__What is required__. Go through the material below and return each line with the string "routing" in it.

---------------

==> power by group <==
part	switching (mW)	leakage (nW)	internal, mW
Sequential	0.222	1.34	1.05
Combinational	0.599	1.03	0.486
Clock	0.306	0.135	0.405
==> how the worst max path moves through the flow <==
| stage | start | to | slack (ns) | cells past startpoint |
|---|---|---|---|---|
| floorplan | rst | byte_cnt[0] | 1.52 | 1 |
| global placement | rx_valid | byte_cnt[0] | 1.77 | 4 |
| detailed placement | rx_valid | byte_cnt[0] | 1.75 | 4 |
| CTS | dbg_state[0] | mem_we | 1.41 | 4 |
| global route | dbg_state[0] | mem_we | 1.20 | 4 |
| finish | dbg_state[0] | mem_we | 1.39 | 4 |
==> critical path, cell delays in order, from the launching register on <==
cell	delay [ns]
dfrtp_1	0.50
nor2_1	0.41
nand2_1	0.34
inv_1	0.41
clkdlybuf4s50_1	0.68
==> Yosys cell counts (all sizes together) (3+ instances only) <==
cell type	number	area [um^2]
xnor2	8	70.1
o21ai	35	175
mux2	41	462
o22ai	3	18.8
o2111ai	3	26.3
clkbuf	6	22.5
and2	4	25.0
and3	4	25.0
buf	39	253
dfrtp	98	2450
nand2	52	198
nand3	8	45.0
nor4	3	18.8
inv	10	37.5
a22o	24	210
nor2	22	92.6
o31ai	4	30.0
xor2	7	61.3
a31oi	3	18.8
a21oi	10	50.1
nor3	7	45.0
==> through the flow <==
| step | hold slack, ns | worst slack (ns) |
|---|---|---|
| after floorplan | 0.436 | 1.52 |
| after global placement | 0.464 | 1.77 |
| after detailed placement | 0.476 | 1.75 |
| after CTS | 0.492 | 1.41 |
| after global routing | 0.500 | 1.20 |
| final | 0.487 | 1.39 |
### config.mk
export PLATFORM = sky130hd
export DESIGN_NAME = demux_5bit_1to2_buf
export DESIGN_NICKNAME = d
export VERILOG_FILES = /design/src/rtl/demux_5bit_1to2_buf.sv
export SDC_FILE = /design/constraint.sdc
export NUM_CORES = 1
export LEC_CHECK = 0
export CAP_MARGIN = 20
export CELL_PAD_IN_SITES_DETAIL_PLACEMENT = 1
export CELL_PAD_IN_SITES_GLOBAL_PLACEMENT = 1
export CORE_ASPECT_RATIO = 0.5
export CORE_MARGIN = 3
export CORE_UTILIZATION = 40
export CTS_CLUSTER_DIAMETER = 80
export CTS_CLUSTER_SIZE = 24
export DETAILED_ROUTE_END_ITERATION = 7
export PLACE_DENSITY = 0.85
export RECOVER_POWER = 100
export SLEW_MARGIN = 20
export SYNTH_ARGS = -nofsm -noshare
export SYNTH_HDL_FRONTEND = slang
export SYNTH_SLANG_ARGS = --single-unit
### constraint.sdc
create_clock -name clk -period 5.6 [get_ports clk]
set_input_delay 1.12 -clock clk [delete_from_list [all_inputs] [get_ports clk]]
set_output_delay 1.12 -clock clk [all_outputs]
set_load 0.02 [all_outputs]
### src/rtl/demux_5bit_1to2_buf.sv
// Registered 1-to-2 demultiplexer: each input word is steered into one of two
// per-channel FIFOs, each drained through its own valid/ready port with a pop counter.
module demux_5bit_1to2_buf #(
    parameter int WIDTH = 5,
    parameter int DEPTH = 2,
    parameter int CNT_W = 8
) (
    input  logic             clk,
    input  logic             reset,
    input  logic [WIDTH-1:0] in_data,
    input  logic             in_sel,
    input  logic             in_valid,
    output logic             in_ready,
    output logic [WIDTH-1:0] out0_data,
    output logic             out0_valid,
    input  logic             out0_ready,
    output logic [WIDTH-1:0] out1_data,
    output logic             out1_valid,
    input  logic             out1_ready,
    output logic [CNT_W-1:0] cnt0,
    output logic [CNT_W-1:0] cnt1
);
    localparam int AW = $clog2(DEPTH);
    localparam int OW = $clog2(DEPTH + 1);

    logic [1:0]             rdy, vld, full, push, pop;
    logic [1:0][WIDTH-1:0]  head;
    logic [1:0][CNT_W-1:0]  cnt;

    assign rdy = {out1_ready, out0_ready};

    // Based on registered occupancy only, so a full channel never passes a word through.
    assign in_ready = !full[in_sel] && !reset;

    for (genvar g = 0; g < 2; g++) begin : g_ch
        logic [DEPTH-1:0][WIDTH-1:0] mem_q, mem_d;
        logic [AW-1:0]               wr_q, wr_d, rd_q, rd_d;
        logic [OW-1:0]               occ_q, occ_d;
        logic [CNT_W-1:0]            cnt_q, cnt_d;

        assign push[g] = in_valid && in_ready && (in_sel == 1'(g));
        assign vld[g]  = (occ_q != '0);
        assign full[g] = (occ_q == OW'(DEPTH));
        assign pop[g]  = vld[g] && rdy[g];
        // Empty channels present zero rather than stale storage.
        assign head[g] = vld[g] ? mem_q[rd_q] : '0;
        assign cnt[g]  = cnt_q;

        always_comb begin
            mem_d = mem_q;
            wr_d  = wr_q;
            rd_d  = rd_q;
            cnt_d = cnt_q;
            if (push[g]) begin
                mem_d[wr_q] = in_data;
                wr_d        = wr_q + AW'(1);
            end
            if (pop[g]) begin
                rd_d  = rd_q + AW'(1);
                cnt_d = cnt_q + CNT_W'(1);
            end
            occ_d = occ_q + OW'(push[g]) - OW'(pop[g]);
        end

        always_ff @(posedge clk) begin
            if (reset) begin
                mem_q <= '0;
                wr_q  <= '0;
                rd_q  <= '0;
                occ_q <= '0;
                cnt_q <= '0;
            end else begin
                mem_q <= mem_d;
                wr_q  <= wr_d;
                rd_q  <= rd_d;
                occ_q <= occ_d;
                cnt_q <= cnt_d;
            end
        end
    end

    assign out0_data  = head[0];
    assign out1_data  = head[1];
    assign out0_valid = vld[0];
    assign out1_valid = vld[1];
    assign cnt0       = cnt[0];
    assign cnt1       = cnt[1];
endmodule

## After elaboration in Yosys (flattened, before gate mapping)

Index checks and enable logic that the tools add are counted.

| storage, ports and cells | value |
|---|---|
| memory bits (writable) | 0 |
| input bits | 11 |
| memory bits (read-only) | 0 |
| memories | 0 |
| word-level logic and storage cells | 58 |
| output and inout port bits | 29 |
| bits in latches | 0 |
| flip-flop bits (word level) | 44 |

| cells by class | value |
|---|---|
| divide/modulo/power cells | 0 |
| $lt $le $gt $ge | 7 |
| $add $sub $neg | 10 |
| shift operators | 0 |
| bitwise operators | 1 |
| multiply operators | 0 |
| eq/ne operators | 2 |
| reductions and logical operators | 12 |
| mux-type cells | 14 |

Operators by type and width:

| operator | count |
|---|---|
| $mux 5 | 8 |
| $bwmux 10 | 2 |
| $add 8x1->8 const B | 2 |
| $demux 5 s1 | 2 |
| $lt 1x2->1 const B | 5 |
| $logic_and 1x1->1 | 8 |
| $add 1x1->1 const B | 4 |
| $add 2x1->2 | 2 |
| $eq 2x2->1 const B | 2 |
| $reduce_bool 2->1 | 2 |
| $sub 2x1->2 | 2 |
| $ge 1x1->1 const B | 2 |
| $logic_not 1->1 | 2 |
| $mux 1 | 2 |
| $not 1->1 | 1 |

## Logic depth before layout (Yosys ltp)

Gate-level depths: netlist of run 1.

| logic depth | value |
|---|---|
| depth in word-level cells | 9 |
| depth in mapped cells | 8 |
| gate-level depth less buffers | 8 |

## Worst setup path before layout of run 1

No wires, ideal clock.

| timing path | value |
|---|---|
| path type | input to output |
| start point | in reset |
| end point | out in_ready |
| required time | 4.480 ns |
| path buffers | 2 |
| stages on the path | 3 |
| path slack | 2.439 ns |
| arrival | 2.041 ns |
| cell sequence | clkbuf_1 -> clkbuf_1 -> a211oi_1 |

| on the way | value |
|---|---|
| longest elaborated chain between the ends | 2 |

Ends and longest elaborated chain:

| what | line | text |
|---|---|---|
| start: declaration | 9 | `input logic reset,` |
| $logic_not 1->1 | 33 | `assign in_ready = !full[in_sel] && !reset;` |
| $logic_and 1x1->1 | 33 |  |
| end: declaration | 13 | `output logic in_ready,` |

No other way between the ends.

## Worst setup path after layout of run 1

| timing path | value |
|---|---|
| start point | in reset |
| end point | reg g_ch[0].occ_q[1] |

| on the way | value |
|---|---|
| longest elaborated chain between the ends | 6 |

Ends and longest elaborated chain:

| what | line | text |
|---|---|---|
| $logic_not 1->1 | 33 |  |
| $logic_and 1x1->1 | 33 |  |
| $logic_and 1x1->1 (2 in series) | 41 | `assign push[g] = in_valid && in_ready && (in_sel == 1'(g));` |
| $add 2x1->2 | 62 | `occ_d = occ_q + OW'(push[g]) - OW'(pop[g]);` |
| $sub 2x1->2 | 62 |  |
| end signal: assignment | 70 | `occ_q <= '0;` |
| end signal: assignment | 76 | `occ_q <= occ_d;` |
| end: declaration | 38 | `logic [OW-1:0] occ_q, occ_d;` |

Several ways; a longest one is shown, not always the timed one.
A chain may end at the register's enable or synchronous reset.

==> results of run 1 <==
[cell type report]
type                    instances  area (um^2)  share of cell area, %
flip-flops and latches         44          881                   33.4
clock buffers                   6         72.6                   2.75
clock inverters                 2         35.0                   1.33
multi-input cells             159         1120                   42.3
repair buffers                 40          394                   14.9
well taps                      66         82.6                   3.13
inverters                      15         56.3                   2.13
[worst reg2reg max path, cell delays in order (launching register included)]
cell and delay, ns:
dfxtp_1 0.36, o21ai_1 0.66, inv_1 0.12, ha_1 0.32, inv_1 0.05, ha_1 0.14, xor2_1 0.17, and2_0 0.14
nor3_1 0.04
[metrics by stage]
step	utilization [%]	instance area [um^2]	hold WS [ns]	power, uW
final	55.9	2640	0.482	897
after global routing	55.9	2640	0.514	954
after CTS	56.4	2660	0.490	920
after detailed placement	54.1	2550	0.478	679
after global placement	54.1	2550	0.460	659
after floorplan	-	2110	0.516	570
[kinds of logic (layout without fill, tap and decap cells)]
| group | count (synthesis) | after routing | share of synthesized area [%] |
|---|---|---|---|
| xor gates and xnor gates | 8 | 8 | 3.33 |
| muxes | 27 | 27 | 14.6 |
| buffers and inverters | 23 | 63 | 4.28 |
| DFF | 44 | 44 | 41.8 |
| adders and majority gates | 6 | 6 | 3.56 |
| AOI/OAI and AO/OA | 35 | 35 | 11.2 |
| and+or+nand+nor | 83 | 83 | 21.2 |
[state kept, by name (all words and copies together), names as in the netlist]
name	count
g_ch.occ_q	4
g_ch.rd_q	2
g_ch.mem_q	20
cnt1	8
cnt0	8
g_ch.wr_q	2
[Yosys cell counts]
cell type / n
a211oi_1: 1
a21oi_1: 8
a311oi_1: 5
a31o_2: 6
and2_1: 3
and3_1: 1
buf_4: 1
clkbuf_1: 7
dfxtp_1: 44
ha_1: 6
inv_1: 15
mux2_2: 10
mux2_4: 5
mux2i_1: 12
nand2_1: 4
nand2b_1: 7
nand3_1: 2
nand4_1: 6
nor2_1: 27
nor2b_1: 19
nor3_1: 3
o211ai_1: 2
o21ai_0: 5
o21ai_1: 3
o31ai_1: 5
or3_1: 2
or4_1: 9
xor2_1: 8
[power by group through the flow]
| stage | Combinational (uW) | Clock [uW] | Sequential, uW |
|---|---|---|---|
| 2_1_floorplan | 182 | 0 | 389 |
| 3_3_place_gp | 257 | 0 | 403 |
| 3_5_place_dp | 271 | 0 | 407 |
| 4_1_cts | 274 | 246 | 401 |
| 5_1_grt | 285 | 261 | 408 |
| 6_report | 255 | 242 | 400 |
[metal layers]
metal | part of all wire, % | wire length, um
met2 | 50 | 2630
met3 | 3.4 | 178
met4 | 0.55 | 29
met1 | 46 | 2410
met5 | 0 | 0
[worst max-delay path by stage]
stage / endpoint / slack (ns) / cells after the start
2_1_floorplan: in_ready / 2.44 / 3
3_5_place_dp: in_ready / 1.89 / 4
6_report: g_ch[0].occ_q[1] / 1.33 / 8
5_1_grt: g_ch[0].occ_q[1] / 0.98 / 8
4_1_cts: in_ready / 1.89 / 4
3_3_place_gp: in_ready / 1.95 / 4
==> flow_metrics.py, run 1 <==
metrics = {
    "synthesis": {
        "synthesis.instances": 226,
        "synth_top_cell_by_area": "dfxtp_1",
        "syn-num-nets": 243,
        "yosysSeqAreaShare_pct": 41.8,
        "synth_area_leaders": "dfxtp_1 (42%), mux2i_1 (5.7%), nor2b_1 (5.6%)",
        "yosysUniqueCellTypes": 28,
        "yosys_warnings": 0,
        "syn_area_per_cell_um2": 9.32,
        "synth_top_area_share_pct": 41.8,
        "ys_ff_latch": 44,
        "syn-cell-area_um2": 2110,
    },
    "critical_path": {
        "path_cells": "dlygate4sd3_1 > clkbuf_1 > nor2b_1 > and3_1 > ha_1 > xor2_1 > and2_0 > nor3_1",
        "arrival_ns": 4.37,
        "path_class": "input port to flip-flop",
        "cpPeakStageDelay_ns": 1.52,
        "path_max_fanout": 50,
        "crit_path_start_kind": "input port",
        "crit_family": "buffers and inverters",
        "rr_endpoint": "g_ch[0].occ_q[1]",
        "cp_data_required_time_ns": 5.70,
        "critPathBufInv": 2,
        "cpMaxStageDelayCell": "clkbuf_1",
        "crit_start": "reset",
        "end_kind": "flip-flop",
        "ff2ff_setup_slack_ns": 3.38,
        "reg2reg_depth": 8,
        "r2r_start": "g_ch[0].occ_q[1]",
    },
    "cts": {
        "tritoncts": "built",
        "cts_buffer_depth": 2,
        "numCtsBuffers": 5,
        "clk_pin_slew_ns": 0.09,
        "clk_latency_ns": 0.29,
        "postCtsSetupRepairBufs": 0,
        "htree_levels": 2,
        "cts.sink_count": 44,
        "ctsHoldBuffers": 0,
        "root_buffer": "clkbuf_8",
        "cts_resized": 0,
    },
    "final_layout": {
        "area_delta_synth_final_pct": 25.2,
        "final_cell_mix": "dfxtp_1 (44), dlygate4sd3_1 (30), nor2_1 (27)",
        "fillers": 564,
        "finalNonFillerCells": 332,
        "drive_above_1_share_pct": 8.65,
        "final_nets": 282,
        "final_common_cell": "dfxtp_1",
        "num_antenna_cells": 0,
    },
    "hold_path": {
        "hp-start": "cnt1[7]",
        "hold_end": "cnt1[7]",
        "min_path_type": "flip-flop to flip-flop",
        "holdPathStages": 2,
    },
    "placement": {
        "hpwlAfterDp_um": 3750,
        "dp.cells": 324,
        "port_buffers": 39,
        "gp_congestion": 0.796,
        "dp_slack_ns": 1.89,
    },
    "power_and_ir_drop": {
        "irDropWorstVdd_v": 0.000127,
        "pwr-share-seq_pct": 44.6,
        "powerDensity_nw_per_um2": 340,
        "p_leak_uw": 0.00110,
        "combPwrFrac_pct": 28.4,
        "switching_share_pct": 34.1,
        "p_clk_share_pct": 26.9,
        "internal_power_uw": 591,
        "switchingPower_uw": 306,
    },
    "floorplanning": {
        "ioPinCount": 40,
        "rows": 17,
        "core-area_um2": 4720,
        "die_h_um": 57.3,
        "start_util_pct": 44.6,
        "die_area_um2": 6230,
        "fp.dieW_um": 109,
    },
    "drt": {
        "drc_errors": 0,
        "drtIter0Drc": 58,
        "vias_per_cell": 5.40,
        "vias": 1793,
        "routed_wl_um": 5250,
        "wl_per_cell_um": 15.8,
        "ant_nets": 0,
        "first_pass_iters": 4,
    },
    "run_status": {
        "violations": "max-capacitance violations, max-slew violations",
        "outcome": "finished, violations left",
    },
    "grt": {
        "antenna_found_initial": 0,
        "grt_max_degree": 51,
        "met2_usage_pct": 31.1,
        "top_usage_layer": "met2",
        "gr-total-overflow": 0,
        "track_usage_pct": 17.8,
        "grtUsageMet1_pct": 22.8,
        "grt_pass1_vias": 1789,
        "met3_usage_pct": 3.39,
        "grt_pass1_wl_um": 8740,
    },
    "sta": {
        "min_period_ns": 4.27,
        "final.setup.tns_ns": 0,
        "slew_violations": 51,
        "setup_viol": 0,
        "min_period_over_period_pct": 76.3,
        "tightest_slew_ns": 2.12,
        "max_freq_mhz": 234,
        "rsz0062_at_grt": "false",
        "slew_headroom_pct": -41.2,
        "hold_viol": 0,
        "skew_ns": 0.00575,
        "fin_ws_ns": 1.33,
    },
    "job": {
        "drv_cap": 1,
    },
}
No activity file was read; power rests on OpenSTA's default activity.
==> run 2: changes to the inputs <==
Settings changed: CORE_UTILIZATION 40 to 39, PLACE_DENSITY 0.85 to 0.83.
Clock period 5.6 ns to 4.2 ns, I/O delays scaled along.
==> flow_metrics.py, run 2 (same netlist as run 1, synthesis figures left out) <==
metrics = {
    "final_layout": {
        "drive_above_1_share_pct": 8.37,
        "largest_register_ffs": 20,
        "multiInputGateArea_um2": 1120,
        "final_cell_mix": "dfxtp_1 (44), dlygate4sd3_1 (32), nor2_1 (27)",
        "num_antenna_cells": 0,
        "final_nets": 282,
        "area_delta_synth_final_pct": 23.8,
        "seq_area_um2": 881,
        "fillers": 596,
        "finish.utilization_pct": 51.5,
        "final_common_cell": "dfxtp_1",
        "largest_register": "g_ch.mem_q",
    },
    "cts": {
        "root_buffer": "clkbuf_8",
        "clk_pin_slew_ns": 0.07,
        "postCtsSetupRepairBufs": 0,
        "numCtsBuffers": 5,
        "tritoncts": "built",
        "ctsHoldBuffers": 0,
        "cts.sink_count": 44,
        "cts_resized": 0,
        "htree_levels": 2,
        "clk_latency_ns": 0.29,
        "cts_buffer_depth": 2,
    },
    "grt": {
        "gr-total-overflow": 0,
        "grt_max_degree": 51,
        "grt_pass1_vias": 1848,
        "antenna_found_initial": 0,
        "grt_pass1_wl_um": 8810,
        "track_usage_pct": 17.8,
    },
    "drt": {
        "vias_per_cell": 5.29,
        "drc_errors": 0,
        "vias": 1762,
        "drtIter0Drc": 89,
        "routed_wl_um": 5180,
        "wl_per_cell_um": 15.5,
        "first_pass_iters": 4,
        "ant_nets": 0,
    },
    "hold_path": {
        "hp-start": "cnt1[7]",
        "min_path_type": "flip-flop to flip-flop",
        "hold_end": "cnt1[7]",
        "holdPathStages": 2,
    },
    "run_status": {
        "outcome": "complete, no violations",
    },
    "critical_path": {
        "path_max_fanout": 4,
        "rr_endpoint": "g_ch[1].occ_q[1]",
        "end_kind": "primary output",
        "path_class": "input port to primary output",
        "crit_path_start_kind": "input port",
        "arrival_ns": 2.32,
        "ff2ff_setup_slack_ns": 1.61,
        "r2r_start": "g_ch[1].occ_q[1]",
        "cp_data_required_time_ns": 3.36,
        "reg2reg_depth": 8,
    },
    "sta": {
        "final.setup.tns_ns": 0,
        "hold_viol": 0,
        "min_period_over_period_pct": 75.2,
        "setup_viol": 0,
        "max_freq_mhz": 317,
        "slew_headroom_pct": 16.5,
        "skew_ns": 0.00363,
        "slew_violations": 0,
        "rsz0062_at_grt": "false",
        "tightest_slew_ns": 1.24,
        "min_period_ns": 3.16,
    },
    "placement": {
        "port_buffers": 39,
        "gp_congestion": 0.776,
        "hpwlAfterDp_um": 3830,
    },
    "floorplanning": {
        "die_area_um2": 6370,
        "rows": 18,
        "fp.dieW_um": 110,
        "ioPinCount": 40,
        "start_util_pct": 41.6,
        "core-area_um2": 5070,
        "die_h_um": 58.0,
    },
    "power_and_ir_drop": {
        "p_leak_uw": 0.00108,
        "irDropWorstVdd_v": 0.000148,
        "powerDensity_nw_per_um2": 427,
    },
    "job": {
        "drv_cap": 0,
    },
}
## run 2: changes by cell type in the layout (fill, tap and decap cells not counted)
cell,before,now
buf_4,0,1
bufinv_16,1,0
clkbuf_1,2,0
clkdlybuf4s50_1,9,7
clkinv_2,1,0
dlygate4sd3_1,30,32
o21ai_0,6,8
o21ai_1,2,0
## run 2: where the power goes
group          internal, uW  switching [uW]  leakage (uW)
combinational           148             197      0.000687
clock                   107             133     0.0000359
sequential              464            65.2      0.000357
total                   720             395       0.00108
## run 2: through the flow
stage | setup WS [ns] | area [um^2] | hold WS (ns) | power [uW] | cells
finish | 1.04 | 2610 | 0.477 | 1110 | 333
detailed placement | 0.979 | 2560 | 0.479 | 909 | 328
CTS | 1.09 | 2630 | 0.490 | 1150 | 333
global placement | 1.11 | 2560 | 0.464 | 877 | 328
floorplan | 1.60 | 2110 | 0.516 | 761 | 226
global route | 0.946 | 2610 | 0.513 | 1190 | 333
## run 2: worst max-delay path by stage
stage | start | endpoint | cells past startpoint
floorplan | reset | in_ready | 3
global placement | in_sel | in_ready | 4
detailed placement | reset | g_ch[1].occ_q[1] | 8
CTS | in_sel | in_ready | 4
global route | in_sel | in_ready | 4
finish | in_sel | in_ready | 4
## run 2: final cells by class
cell class / count / share of cell area (%)
Sequential cell: 44 / 33.8
Timing Repair Buffer: 40 / 15.3
Inverter: 15 / 2.16
Multi-Input combinational cell: 159 / 42.8
Clock buffer: 5 / 2.64
Tap cell: 70 / 3.36
## run 2: metal layers
layer / vias to the layer above / wire length, um / GRT usage (%)
li1: 869 / - / -
met1: 861 / 2390 / 21.8
met2: 23 / 2570 / 31.3
met3: 9 / 144 / 4.12
met4: 0 / 78 / 5.15
met5: - / 0 / 0
## run 2: critical path, stage by stage
cell and delay [ns]:
clkdlybuf4s50_1 0.51, nor2_1 0.06, a211oi_1 0.20, dlygate4sd3_1 0.70
==> run 3: changes to the inputs <==
Clock period 4.2 ns to 3.05 ns, I/O delays scaled along.
==> flow_metrics.py, run 3 (same netlist as run 1, synthesis figures left out) <==
metrics = {
    "final_layout": {
        "finish.utilization_pct": 52.3,
        "largest_register": "g_ch.mem_q",
        "final_nets": 286,
        "largest_register_ffs": 20,
        "drive_above_1_share_pct": 9.26,
        "final_common_cell": "dfxtp_1",
        "final_cell_mix": "dfxtp_1 (44), dlygate4sd3_1 (30), nor2_1 (27)",
        "fillers": 592,
        "num_antenna_cells": 0,
        "area_delta_synth_final_pct": 25.9,
    },
    "placement": {
        "gp_congestion": 0.808,
        "dp_slack_ns": 0.370,
        "hpwlAfterDp_um": 3750,
        "port_buffers": 39,
    },
    "power_and_ir_drop": {
        "powerDensity_nw_per_um2": 598,
        "irDropWorstVdd_v": 0.000218,
        "p_leak_uw": 0.00110,
        "p_total_uw": 1590,
    },
    "sta": {
        "min_period_ns": 2.74,
        "min_period_over_period_pct": 89.8,
        "setup_viol": 0,
        "hold_ws_ns": 0.479,
        "slew_violations": 0,
        "tightest_slew_ns": 0.662,
        "max_freq_mhz": 365,
        "skew_ns": 0.00643,
        "fin_ws_ns": 0.311,
        "hold_viol": 0,
        "slew_headroom_pct": 55.8,
        "rsz0062_at_grt": "false",
        "final.setup.tns_ns": 0,
    },
    "cts": {
        "postCtsSetupRepairBufs": 0,
        "cts.sink_count": 44,
        "ctsHoldBuffers": 0,
        "clk_pin_slew_ns": 0.08,
        "htree_levels": 2,
        "root_buffer": "clkbuf_8",
        "tritoncts": "built",
        "clk_latency_ns": 0.29,
        "cts_buffer_depth": 2,
        "numCtsBuffers": 5,
        "cts_resized": 0,
    },
    "grt": {
        "gr-total-overflow": 0,
        "grt_max_degree": 38,
        "grt_pass1_wl_um": 8630,
        "grt_pass1_vias": 1878,
        "track_usage_pct": 17.2,
        "antenna_found_initial": 0,
    },
    "critical_path": {
        "crit_start": "in_sel",
        "crit_path_start_kind": "input port",
        "path_max_fanout": 4,
        "end_kind": "primary output",
        "path_class": "input port to primary output",
        "rr_endpoint": "g_ch[1].mem_q[0]",
        "ff2ff_setup_slack_ns": 1.34,
        "cp_data_required_time_ns": 2.44,
        "crit_end": "in_ready",
        "reg2reg_depth": 3,
        "arrival_ns": 2.13,
        "r2r_start": "g_ch[1].occ_q[1]",
    },
    "floorplanning": {
        "core-area_um2": 5070,
        "ioPinCount": 40,
        "die_area_um2": 6370,
        "start_util_pct": 41.6,
        "die_h_um": 58.0,
        "fp.dieW_um": 110,
        "rows": 18,
    },
    "drt": {
        "wl_per_cell_um": 15.0,
        "vias": 1803,
        "routed_wl_um": 5090,
        "ant_nets": 0,
        "first_pass_iters": 4,
        "vias_per_cell": 5.30,
        "drc_errors": 0,
        "drtIter0Drc": 44,
    },
    "job": {
        "drv_cap": 0,
    },
    "hold_path": {
        "min_path_type": "flip-flop to flip-flop",
    },
    "run_status": {
        "outcome": "complete, no violations",
    },
}
==> run 3: cell count changes in the layout (fill, tap and decap cells not counted), sizes merged <==
cell,before,now
dlygate4sd3,32,30
buf,1,3
clkbuf,5,10
clkdlybuf4s50,7,9
==> run 3: worst max-delay path, cell delays in order <==
cell	delay, ns
clkdlybuf4s50_1	0.52
nor2_1	0.06
a211oi_1	0.22
dlygate4sd3_1	0.72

---------------

__Answer space__.
| after global routing | 0.500 | 1.20 |
after global routing	55.9	2640	0.514	954
| group | count (synthesis) | after routing | share of synthesized area [%] |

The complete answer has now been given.